• What you will do: All lines from the one containing "- Job 113 ends" down to the one containing "- Relative to", both ends included, are to be given again exactly; omit the rest of the listing below.

(Data for processing Opens)

Source: an optimization exercise on an open RTL-to-GDS flow (aim: small area). Production flows keep margins and buffers that such runs may drop. The RTL was checked by simulation tests, not by an equivalence proof against the original design. Power is estimated from default activity; no workload was simulated.

job 5745:
Design jdo, start of the top module:
module jdo (
    input  wire        clk,
    input  wire        rst,          
    input  wire [31:0] op,           
    input  wire [31:0] now,          
    output wire [15:0] pwm_out0,
    output wire [15:0] pwm_out1,
    output wire [16:0] disp_out,
    output wire        ind_out,
    output wire [31:0] result_out,
    output wire        fault_out
);
Size: about 930 cells after synthesis, roughly 170 flip-flops, roughly 9800 µm² of cells after synthesis.
export LEC_CHECK = 0
export CAP_MARGIN = 20
export CORE_MARGIN = 2
export CORE_UTILIZATION = 60
export SLEW_MARGIN = 20
create_clock -name core_clock -period 25.0 [get_ports {clk}]
standard.sh (not shown) runs the stock make flow with config.mk's settings and CLKGATE_MAP_FILE= SYNTH_SCRIPT=/design/flow/synth_recipe.tcl, a recipe that flattens the netlist after the stock synthesis.
==> flow/flow/run.sh <==
#!/bin/bash
set -euo pipefail
export POST_FLOORPLAN_TCL="$PWD/flow/port_bufs.tcl"
export BUFFER_PORTS_ARGS="-buffer_cell sky130_fd_sc_hd__buf_1"
export CTS_ARGS="-sink_clustering_enable -repair_clock_nets -sink_clustering_size 12 -sink_clustering_max_diameter 60 -root_buf sky130_fd_sc_hd__clkbuf_8 -buf_list sky130_fd_sc_hd__clkbuf_8 -dont_use_dummy_load"
bash standard.sh > flow_make.log 2>&1
==> flow/flow/port_bufs.tcl <==
# POST_FLOORPLAN hook: remove the buffers that synthesis put in front of
# output ports (several ports on one net, or a constant). Global placement's
# buffer_ports then gives every output port a buffer of its own, as it does
# for all other ports.
set bufs {}
foreach inst [get_cells *] {
  if {![get_property [get_lib_cells -of_objects $inst] is_buffer]} continue
  foreach pin [get_pins -of_objects $inst -filter "direction==output"] {
    if {[llength [get_ports -quiet -of_objects [get_nets -of_objects $pin]]] > 0} {
      lappend bufs $inst
    }
  }
}
puts "port_bufs.tcl: removing [llength $bufs] buffers in front of output ports"
if {[llength $bufs] > 0} { remove_buffers $bufs }
In summary, job 5745 completed successfully, with a layout that passed the timing, design-rule and antenna checks.
#### Input delta (job 9967 over job 5745)
==> flow/flow/run.sh <==
#!/bin/bash
set -euo pipefail
export BUFFER_PORTS_ARGS="-buffer_cell sky130_fd_sc_hd__buf_1"
export CTS_ARGS="-sink_clustering_enable -repair_clock_nets -sink_clustering_size 12 -sink_clustering_max_diameter 60 -root_buf sky130_fd_sc_hd__clkbuf_8 -buf_list sky130_fd_sc_hd__clkbuf_8 -dont_use_dummy_load"
bash standard.sh > flow_make.log 2>&1
removed: flow/flow/port_bufs.tcl
[summary]
There was hardly any difference in sequential cell count between job 5745 and job 9967.
Job 9967 vs. job 5745: critical path depth fell 2, wire length of the first global-routing pass shows an increase of about 1.8%.
Largest fanout on the critical path (job 5745 / job 9967): 1.10
--- input diff job 9967..job 113 ---
# job 9967
export LEC_CHECK = 0
export CAP_MARGIN = 20
export CORE_MARGIN = 2
export CORE_UTILIZATION = 60
export SLEW_MARGIN = 20
create_clock -name core_clock -period 25.0 [get_ports {clk}]
# job 113
export LEC_CHECK = 0
export CAP_MARGIN = 20
export CORE_MARGIN = 2
export CORE_UTILIZATION = 70
export SLEW_MARGIN = 20
create_clock -name core_clock -period 25.0 [get_ports {clk}]
--- a/flow/flow/run.sh
+++ b/flow/flow/run.sh
@@ -1,4 +1,5 @@
 #!/bin/bash
 set -euo pipefail
+export POST_FLOORPLAN_TCL="$PWD/flow/port_bufs.tcl"
 export BUFFER_PORTS_ARGS="-buffer_cell sky130_fd_sc_hd__buf_1"
 export CTS_ARGS="-sink_clustering_enable -repair_clock_nets -sink_clustering_size 12 -sink_clustering_max_diameter 60 -root_buf sky130_fd_sc_hd__clkbuf_8 -buf_list sky130_fd_sc_hd__clkbuf_8 -dont_use_dummy_load"
==> flow/flow/port_bufs.tcl (new file) <==
# POST_FLOORPLAN hook: remove the buffers that synthesis put in front of
# output ports (several ports on one net, or a constant). Global placement's
# buffer_ports then gives every output port a buffer of its own, as it does
# for all other ports.
set bufs {}
foreach inst [get_cells *] {
  if {![get_property [get_lib_cells -of_objects $inst] is_buffer]} continue
  foreach pin [get_pins -of_objects $inst -filter "direction==output"] {
    if {[llength [get_ports -quiet -of_objects [get_nets -of_objects $pin]]] > 0} {
      lappend bufs $inst
    }
  }
}
puts "port_bufs.tcl: removing [llength $bufs] buffers in front of output ports"
if {[llength $bufs] > 0} { remove_buffers $bufs }
[summary]
- Job 113 ends up with a clock network power share that is 0.3 points lower than in job 9967.
- Between job 113 and job 9967, post-route fraction of the period consumed by the critical path is higher for job 113, job 9967 comes in under that.
- Relative to job 9967, the overall via count from detail_route of job 113 is higher by 189.
- [job 113 vs job 9967] time the worst path needs with I/O delays and setup: higher in job 113
- Per the comparison of job 113 with job 9967, least setup slack across all paths after layout went down; I/O pin count did not really move; wire length of the first global-routing pass went down.
- Job 113 vs. job 9967: synthesis-to-layout area growth now smaller; maximum frequency from static timing analysis held steady.
- From job 9967 to job 113 the numbers moved as follows: buffer share of cell area saw little to no change; number of nets in the finished design saw little to no change.

==> static timing again, ports no longer ideal <==
How much do the figures lean on ideal ports? The routed layouts below were timed once more, with nothing changed but the port constraints. Step 1 (the two cells are an assumption about what drives the block):
set clk [get_ports {clk}]
set_driving_cell -lib_cell sky130_fd_sc_hd__clkbuf_16 $clk
set_driving_cell -lib_cell sky130_fd_sc_hd__buf_2 [delete_from_list [all_inputs] $clk]
Step 2 also shifts input and output timing later by t, the mid clock arrival at the registers, as if the neighbouring blocks saw the same clock. Three values: no drivers, after step 1, after step 2; two values: the first two.
| run | t (ns) | slack for setup (ns) | hold WS [ns] | slew at the worst register clock pin (ns) | worst slew at a driven data input, ns |
|---|---|---|---|---|---|
| job 5745 | 0.508 | 4.603 / 4.620 / 4.113 | 0.463 / 0.463 / 0.463 | 0.10 / 0.10 | 0.04 |
| job 9967 | 0.502 | 4.109 / 4.121 / 3.619 | 0.460 / 0.460 / 0.460 | 0.10 / 0.10 | 0.04 |
| job 113 | 0.495 | 4.049 / 4.062 / 3.567 | 0.460 / 0.460 / 0.460 | 0.09 / 0.09 | 0.04 |
After both steps setup and hold are still met in every run listed.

(Data for processing Closes)

• Result:
- Job 113 ends up with a clock network power share that is 0.3 points lower than in job 9967.
- Between job 113 and job 9967, post-route fraction of the period consumed by the critical path is higher for job 113, job 9967 comes in under that.
- Relative to job 9967, the overall via count from detail_route of job 113 is higher by 189.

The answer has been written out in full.